- Stored data entries:
⁂

===== config.mk =====
export PLATFORM = sky130hd
export DESIGN_NAME = nn_sld_win
export DESIGN_NICKNAME = d
export VERILOG_FILES = /design/src/rtl/nn_pkg.sv /design/src/rtl/nn_sld_win_ctrl.sv /design/src/rtl/nn_sld_win.sv
export SDC_FILE = /design/constraint.sdc
export NUM_CORES = 1
export LEC_CHECK = 0
export CAP_MARGIN = 5
export CORE_UTILIZATION = 49
export DETAILED_ROUTE_END_ITERATION = 12
export PLACE_DENSITY = 0.87
export REMOVE_ABC_BUFFERS = 1
export SETUP_SLACK_MARGIN = 0.3
export SYNTH_ARGS = -nofsm -noshare
export SYNTH_HDL_FRONTEND = slang
export SYNTH_SLANG_ARGS = --single-unit

===== constraint.sdc =====
create_clock -name i_clk -period 2.3 [get_ports i_clk]
set_input_delay 0.46 -clock i_clk [delete_from_list [all_inputs] [get_ports i_clk]]
set_output_delay 0.46 -clock i_clk [all_outputs]
set_load 0.01 [all_outputs]
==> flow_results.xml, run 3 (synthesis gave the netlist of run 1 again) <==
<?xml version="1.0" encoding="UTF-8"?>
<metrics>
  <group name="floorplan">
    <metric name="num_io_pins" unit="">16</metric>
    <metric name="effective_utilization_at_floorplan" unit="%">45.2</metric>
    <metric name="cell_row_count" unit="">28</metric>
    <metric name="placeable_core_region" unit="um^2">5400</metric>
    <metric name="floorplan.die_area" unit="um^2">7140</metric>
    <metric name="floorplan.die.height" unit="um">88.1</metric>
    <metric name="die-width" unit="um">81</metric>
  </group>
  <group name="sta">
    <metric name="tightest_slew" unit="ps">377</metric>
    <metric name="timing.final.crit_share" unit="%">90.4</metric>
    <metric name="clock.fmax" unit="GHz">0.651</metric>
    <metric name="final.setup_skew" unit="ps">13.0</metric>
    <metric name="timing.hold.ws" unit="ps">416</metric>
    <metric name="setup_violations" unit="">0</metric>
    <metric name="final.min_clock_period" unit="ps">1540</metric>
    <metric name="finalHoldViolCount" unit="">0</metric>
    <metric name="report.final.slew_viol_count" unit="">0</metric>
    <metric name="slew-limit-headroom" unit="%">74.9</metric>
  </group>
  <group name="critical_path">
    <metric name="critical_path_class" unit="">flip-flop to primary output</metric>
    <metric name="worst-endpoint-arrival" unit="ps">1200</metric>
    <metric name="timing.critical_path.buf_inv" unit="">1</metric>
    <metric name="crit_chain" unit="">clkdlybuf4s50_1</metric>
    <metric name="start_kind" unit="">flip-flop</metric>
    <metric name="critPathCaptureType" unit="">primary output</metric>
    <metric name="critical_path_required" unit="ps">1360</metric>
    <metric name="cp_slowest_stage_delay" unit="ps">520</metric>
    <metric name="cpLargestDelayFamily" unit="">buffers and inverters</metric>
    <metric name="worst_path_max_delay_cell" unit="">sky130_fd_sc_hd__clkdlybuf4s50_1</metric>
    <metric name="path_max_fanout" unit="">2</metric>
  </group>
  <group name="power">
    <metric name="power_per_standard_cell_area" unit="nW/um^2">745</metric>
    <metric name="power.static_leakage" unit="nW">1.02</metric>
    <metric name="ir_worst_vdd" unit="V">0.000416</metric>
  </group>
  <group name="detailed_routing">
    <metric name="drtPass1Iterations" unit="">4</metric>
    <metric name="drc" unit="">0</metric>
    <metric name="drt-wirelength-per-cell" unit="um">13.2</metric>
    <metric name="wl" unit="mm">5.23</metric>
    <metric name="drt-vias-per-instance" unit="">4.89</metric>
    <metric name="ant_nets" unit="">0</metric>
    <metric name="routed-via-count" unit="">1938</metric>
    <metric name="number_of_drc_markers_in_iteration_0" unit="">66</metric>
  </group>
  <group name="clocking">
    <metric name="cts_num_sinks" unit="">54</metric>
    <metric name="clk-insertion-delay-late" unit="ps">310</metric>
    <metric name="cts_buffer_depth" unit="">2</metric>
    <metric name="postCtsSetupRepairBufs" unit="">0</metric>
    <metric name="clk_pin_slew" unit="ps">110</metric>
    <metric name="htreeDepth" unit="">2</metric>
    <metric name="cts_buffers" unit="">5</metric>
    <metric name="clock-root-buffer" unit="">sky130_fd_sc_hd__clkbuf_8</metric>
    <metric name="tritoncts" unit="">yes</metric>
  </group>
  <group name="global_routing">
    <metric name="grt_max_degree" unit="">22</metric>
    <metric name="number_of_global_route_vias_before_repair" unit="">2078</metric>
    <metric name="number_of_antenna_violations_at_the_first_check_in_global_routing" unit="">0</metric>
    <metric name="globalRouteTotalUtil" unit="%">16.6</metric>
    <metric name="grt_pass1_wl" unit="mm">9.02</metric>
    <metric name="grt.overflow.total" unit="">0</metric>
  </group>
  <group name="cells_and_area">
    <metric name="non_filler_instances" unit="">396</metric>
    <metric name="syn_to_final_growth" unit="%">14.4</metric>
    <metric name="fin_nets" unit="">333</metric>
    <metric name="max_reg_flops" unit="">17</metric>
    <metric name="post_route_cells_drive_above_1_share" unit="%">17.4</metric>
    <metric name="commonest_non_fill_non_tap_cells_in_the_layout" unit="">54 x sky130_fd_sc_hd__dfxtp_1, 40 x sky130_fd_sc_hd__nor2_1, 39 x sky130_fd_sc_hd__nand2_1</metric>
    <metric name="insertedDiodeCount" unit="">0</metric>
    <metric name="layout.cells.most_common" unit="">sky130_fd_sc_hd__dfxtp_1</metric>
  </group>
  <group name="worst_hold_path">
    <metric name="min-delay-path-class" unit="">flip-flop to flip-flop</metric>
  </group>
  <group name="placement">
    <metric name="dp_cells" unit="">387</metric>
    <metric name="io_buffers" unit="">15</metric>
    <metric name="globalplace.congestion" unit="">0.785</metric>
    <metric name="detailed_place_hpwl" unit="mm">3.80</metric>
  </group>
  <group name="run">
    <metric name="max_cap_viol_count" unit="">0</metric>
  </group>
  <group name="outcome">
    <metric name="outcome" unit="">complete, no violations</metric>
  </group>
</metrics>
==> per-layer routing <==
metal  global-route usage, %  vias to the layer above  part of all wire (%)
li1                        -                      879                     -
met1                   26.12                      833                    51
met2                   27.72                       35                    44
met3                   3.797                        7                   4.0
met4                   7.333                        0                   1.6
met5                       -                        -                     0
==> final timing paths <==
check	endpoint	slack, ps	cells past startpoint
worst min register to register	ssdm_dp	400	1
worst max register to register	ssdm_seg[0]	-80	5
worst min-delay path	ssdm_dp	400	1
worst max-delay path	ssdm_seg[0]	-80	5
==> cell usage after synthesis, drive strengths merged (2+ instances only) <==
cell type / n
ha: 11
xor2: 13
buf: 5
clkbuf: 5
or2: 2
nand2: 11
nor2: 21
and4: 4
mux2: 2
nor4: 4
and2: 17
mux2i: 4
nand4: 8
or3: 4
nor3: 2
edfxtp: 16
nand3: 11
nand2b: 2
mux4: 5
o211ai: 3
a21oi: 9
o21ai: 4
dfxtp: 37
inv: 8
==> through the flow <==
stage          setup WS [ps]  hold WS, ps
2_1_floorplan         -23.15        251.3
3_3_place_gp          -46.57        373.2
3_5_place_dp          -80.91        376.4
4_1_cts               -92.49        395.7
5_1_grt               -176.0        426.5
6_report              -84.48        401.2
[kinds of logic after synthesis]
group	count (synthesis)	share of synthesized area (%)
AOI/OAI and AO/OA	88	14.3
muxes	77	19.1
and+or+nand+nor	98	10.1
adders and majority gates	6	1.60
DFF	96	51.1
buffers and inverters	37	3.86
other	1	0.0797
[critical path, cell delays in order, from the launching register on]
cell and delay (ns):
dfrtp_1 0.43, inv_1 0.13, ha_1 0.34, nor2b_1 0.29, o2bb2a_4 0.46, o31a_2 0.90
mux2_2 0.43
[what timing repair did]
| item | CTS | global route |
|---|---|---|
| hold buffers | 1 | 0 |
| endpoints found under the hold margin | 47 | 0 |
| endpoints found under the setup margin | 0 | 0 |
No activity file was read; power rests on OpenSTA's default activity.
<file path="src/rtl/wd279x_id_scanner.sv">
// WD279x-style ID address mark scanner.
// Hunts for three A1 sync marks followed by an FE ID mark, collects the six
// ID bytes (track, side, sector, length, CRC hi, CRC lo) and checks the
// CCITT CRC over marks, FE and all six bytes. A good field leaves 0000 in
// the CRC register. A further A1 after the third mark keeps the CRC of
// exactly three marks, so a long run of marks still verifies correctly.
module wd279x_id_scanner (
  input  logic            clk,
  input  logic            reset,
  input  logic            enable,
  input  logic [7:0]      byte_in,
  input  logic            byte_stb,
  input  logic            mark_in,
  output logic [5:0][7:0] sec_id,
  output logic            data_valid,
  output logic            crc_error,
  output logic            busy
);

  typedef enum logic [1:0] {IDLE, SYNC, COLLECT, CHECK} state_t;

  localparam logic [7:0]  SYNC_BYTE = 8'hA1;
  localparam logic [7:0]  ID_MARK   = 8'hFE;
  localparam logic [15:0] CRC_PRESET = 16'hFFFF;

  state_t          state_q, state_d;
  logic [1:0]      mark_cnt_q, mark_cnt_d;
  logic [15:0]     crc_q, crc_d;
  logic [2:0]      idx_q, idx_d;
  logic [5:0][7:0] shadow_q, shadow_d;
  logic [5:0][7:0] sec_id_q, sec_id_d;
  logic            data_valid_q, data_valid_d;
  logic            crc_error_q, crc_error_d;

  logic [15:0]     crc_upd;
  logic [15:0]     crc_fresh;
  logic            a1_mark;

  // CCITT 0x1021 update, one byte shifted in MSB first.
  function automatic logic [15:0] crc_step(input logic [15:0] crc, input logic [7:0] data);
    logic [15:0] c;
    c = crc;
    for (int i = 7; i >= 0; i--) begin
      if (c[15] ^ data[i]) c = {c[14:0], 1'b0} ^ 16'h1021;
      else                 c = {c[14:0], 1'b0};
    end
    return c;
  endfunction

  assign crc_upd   = crc_step(crc_q, byte_in);
  assign crc_fresh = crc_step(CRC_PRESET, SYNC_BYTE);
  assign a1_mark   = mark_in && (byte_in == SYNC_BYTE);

  // Next-state, CRC, byte capture and result pulses.
  always_comb begin
    state_d      = state_q;
    mark_cnt_d   = mark_cnt_q;
    crc_d        = crc_q;
    idx_d        = idx_q;
    shadow_d     = shadow_q;
    sec_id_d     = sec_id_q;
    data_valid_d = 1'b0;
    crc_error_d  = 1'b0;

    if (!enable) begin
      state_d    = IDLE;
      mark_cnt_d = 2'd0;
    end else begin
      case (state_q)
        IDLE: begin
          if (byte_stb && a1_mark) begin
            state_d    = SYNC;
            mark_cnt_d = 2'd1;
            crc_d      = crc_fresh;
          end
        end
        SYNC: begin
          if (byte_stb) begin
            if (a1_mark) begin
              if (mark_cnt_q != 2'd3) begin
                mark_cnt_d = mark_cnt_q + 2'd1;
                crc_d      = crc_upd;
              end
            end else if (!mark_in && byte_in == ID_MARK && mark_cnt_q == 2'd3) begin
              state_d    = COLLECT;
              mark_cnt_d = 2'd0;
              idx_d      = 3'd0;
              crc_d      = crc_upd;
            end else begin
              state_d    = IDLE;
              mark_cnt_d = 2'd0;
            end
          end
        end
        COLLECT: begin
          if (byte_stb) begin
            if (a1_mark) begin
              state_d    = SYNC;
              mark_cnt_d = 2'd1;
              crc_d      = crc_fresh;
            end else if (mark_in) begin
              state_d    = IDLE;
              mark_cnt_d = 2'd0;
            end else begin
              shadow_d[idx_q] = byte_in;
              crc_d           = crc_upd;
              if (idx_q == 3'd5) state_d = CHECK;
              else               idx_d   = idx_q + 3'd1;
            end
          end
        end
        CHECK: begin
          sec_id_d = shadow_q;
          if (crc_q == 16'h0000) data_valid_d = 1'b1;
          else                   crc_error_d  = 1'b1;
          state_d    = IDLE;
          mark_cnt_d = 2'd0;
        end
        default: begin
          state_d    = IDLE;
          mark_cnt_d = 2'd0;
        end
      endcase
    end
  end

  // State and datapath registers with asynchronous reset.
  always_ff @(posedge clk or posedge reset) begin
    if (reset) begin
      state_q      <= IDLE;
      mark_cnt_q   <= 2'd0;
      crc_q        <= CRC_PRESET;
      idx_q        <= 3'd0;
      shadow_q     <= '0;
      sec_id_q     <= '0;
      data_valid_q <= 1'b0;
      crc_error_q  <= 1'b0;
    end else begin
      state_q      <= state_d;
      mark_cnt_q   <= mark_cnt_d;
      crc_q        <= crc_d;
      idx_q        <= idx_d;
      shadow_q     <= shadow_d;
      sec_id_q     <= sec_id_d;
      data_valid_q <= data_valid_d;
      crc_error_q  <= crc_error_d;
    end
  end

  assign sec_id     = sec_id_q;
  assign data_valid = data_valid_q;
  assign crc_error  = crc_error_q;
  assign busy       = (state_q == COLLECT);

endmodule

</file>
<file path="src/rtl/pipe_rng_scheduler.sv">
// ============================================================================
// Module   : pipe_rng_scheduler
// Brief    : 4-bit game LFSR shared by the pipe spawner and one auxiliary
//            consumer through a single round-robin grant. It also times pipe
//            spawns from frame ticks. Optional macro PIPE_RNG_SEED_EN adds a
//            seed load port.
// Revision : 1.0 - initial release
// ============================================================================
`default_nettype none

module pipe_rng_scheduler #(
  parameter int SPAWN_INTERVAL = 48,
  parameter int GAP_MIN        = 2,
  parameter int GAP_MAX        = 12
) (
  input  logic       clock,
  input  logic       reset,
`ifdef PIPE_RNG_SEED_EN
  input  logic [3:0] seed,
  input  logic       seed_load,
`endif
  input  logic       tick,
  input  logic       run,
  input  logic [1:0] req,
  output logic [1:0] gnt,
  output logic [3:0] rnd,
  output logic       spawn,
  output logic [3:0] gap_row,
  output logic       busy
);

  localparam logic [7:0] C_CNT_LAST = 8'(SPAWN_INTERVAL - 1);
  localparam logic [3:0] C_GAP_MIN  = 4'(GAP_MIN);
  localparam logic [3:0] C_GAP_MAX  = 4'(GAP_MAX);

  typedef enum logic [1:0] {
    S_IDLE  = 2'd0,
    S_RUN   = 2'd1,
    S_SPAWN = 2'd2
  } state_t;

  state_t     r_state;
  state_t     w_state_next;
  logic [7:0] r_cnt;
  logic [7:0] w_cnt_next;
  logic       w_spawn_draw;

  logic [3:0] r_lfsr;
  logic [3:0] w_lfsr_step;
  logic [3:0] w_lfsr_next;
  logic       w_seed_load;
  logic [3:0] w_seed_val;

  // r_last_hi==1 means req[1] was granted last, so req[0] wins the next tie
  logic       r_last_hi;
  logic [1:0] w_gnt_next;
  logic [1:0] r_gnt;
  logic [3:0] r_rnd;
  logic [3:0] r_gap_row;

  function automatic logic [3:0] clamp_gap(input logic [3:0] x);
    if (x < C_GAP_MIN) begin
      return C_GAP_MIN;
    end else if (x > C_GAP_MAX) begin
      return C_GAP_MAX;
    end
    return x;
  endfunction

  // ---------------------------------------------------------------- LFSR
  always_comb begin
    w_lfsr_step = (r_lfsr == 4'hF) ? 4'h0
                                   : {r_lfsr[2:0], ~(r_lfsr[3] ^ r_lfsr[2])};
  end

`ifdef PIPE_RNG_SEED_EN
  always_comb begin
    w_seed_load = seed_load;
    w_seed_val  = (seed == 4'hF) ? 4'h0 : seed;
  end
`else
  always_comb begin
    w_seed_load = 1'b0;
    w_seed_val  = 4'h0;
  end
`endif

  always_comb begin
    w_lfsr_next = w_seed_load ? w_seed_val : w_lfsr_step;
  end

  always_ff @(posedge clock) begin
    if (!reset) begin
      r_lfsr <= 4'h0;
    end else begin
      r_lfsr <= w_lfsr_next;
    end
  end

  // ----------------------------------------------------------------- FSM
  always_ff @(posedge clock) begin
    if (!reset) begin
      r_state <= S_IDLE;
      r_cnt   <= 8'd0;
    end else begin
      r_state <= w_state_next;
      r_cnt   <= w_cnt_next;
    end
  end

  always_comb begin
    w_state_next = r_state;
    w_cnt_next   = r_cnt;
    w_spawn_draw = 1'b0;
    case (r_state)
      S_IDLE: begin
        w_cnt_next = 8'd0;
        if (run) begin
          w_state_next = S_RUN;
        end
      end
      S_RUN: begin
        // losing run wins over a coincident tick
        if (!run) begin
          w_state_next = S_IDLE;
          w_cnt_next   = 8'd0;
        end else if (tick) begin
          if (r_cnt == C_CNT_LAST) begin
            w_spawn_draw = 1'b1;
            w_cnt_next   = 8'd0;
            w_state_next = S_SPAWN;
          end else begin
            w_cnt_next = r_cnt + 8'd1;
          end
        end
      end
      S_SPAWN: begin
        if (!run) begin
          w_state_next = S_IDLE;
          w_cnt_next   = 8'd0;
        end else begin
          w_state_next = S_RUN;
          if (tick) begin
            w_cnt_next = r_cnt + 8'd1;
          end
        end
      end
      default: begin
        w_state_next = S_IDLE;
        w_cnt_next   = 8'd0;
      end
    endcase
  end

  // ------------------------------------------------------------- Arbiter
  // The spawn draw owns the LFSR value in its cycle, so requests stall.
  always_comb begin
    w_gnt_next = 2'b00;
    if (!w_spawn_draw) begin
      case (req)
        2'b01:   w_gnt_next = 2'b01;
        2'b10:   w_gnt_next = 2'b10;
        2'b11:   w_gnt_next = r_last_hi ? 2'b01 : 2'b10;
        default: w_gnt_next = 2'b00;
      endcase
    end
  end

  always_ff @(posedge clock) begin
    if (!reset) begin
      r_gnt     <= 2'b00;
      r_rnd     <= 4'h0;
      r_last_hi <= 1'b1;
      r_gap_row <= 4'h0;
    end else begin
      r_gnt     <= w_gnt_next;
      r_rnd     <= (|w_gnt_next) ? r_lfsr : 4'h0;
      if (|w_gnt_next) begin
        r_last_hi <= w_gnt_next[1];
      end
      r_gap_row <= w_spawn_draw ? clamp_gap(r_lfsr) : 4'h0;
    end
  end

  assign gnt     = r_gnt;
  assign rnd     = r_rnd;
  assign gap_row = r_gap_row;
  assign spawn   = (r_state == S_SPAWN);
  assign busy    = (r_state != S_IDLE);

endmodule

`default_nettype wire

</file>
$ cat config.mk
export PLATFORM = sky130hd
export DESIGN_NAME = sbox_layer_sequencer
export DESIGN_NICKNAME = d
export VERILOG_FILES = /design/src/rtl/sbox_layer_sequencer.sv
export SDC_FILE = /design/constraint.sdc
export NUM_CORES = 1
export LEC_CHECK = 0
export CORE_ASPECT_RATIO = 0.8
export CORE_MARGIN = 10
export CORE_UTILIZATION = 55
export CTS_BUF_LIST = sky130_fd_sc_hd__clkbuf_8
export DETAILED_ROUTE_END_ITERATION = 8
export GPL_TIMING_DRIVEN = 0
export MAX_ROUTING_LAYER = met4
export PLACE_DENSITY_LB_ADDON = 0.08
export RECOVER_POWER = 100
export SKIP_CTS_REPAIR_TIMING = 1
export SLEW_MARGIN = 30
export SYNTH_ARGS = -nofsm -noshare
export SYNTH_HDL_FRONTEND = slang
export SYNTH_SLANG_ARGS = --single-unit
$ cat constraint.sdc
create_clock -name clk -period 6.15 [get_ports clk]
set_clock_uncertainty 0.15 [all_clocks]
set_input_delay 0.615 -clock clk [delete_from_list [all_inputs] [get_ports clk]]
set_output_delay 0.615 -clock clk [all_outputs]
set_load 0.1 [all_outputs]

⁂

Each line above that holds the string "inverters" should be copied and shown.

    <metric name="cpLargestDelayFamily" unit="">buffers and inverters</metric>
buffers and inverters	37	3.86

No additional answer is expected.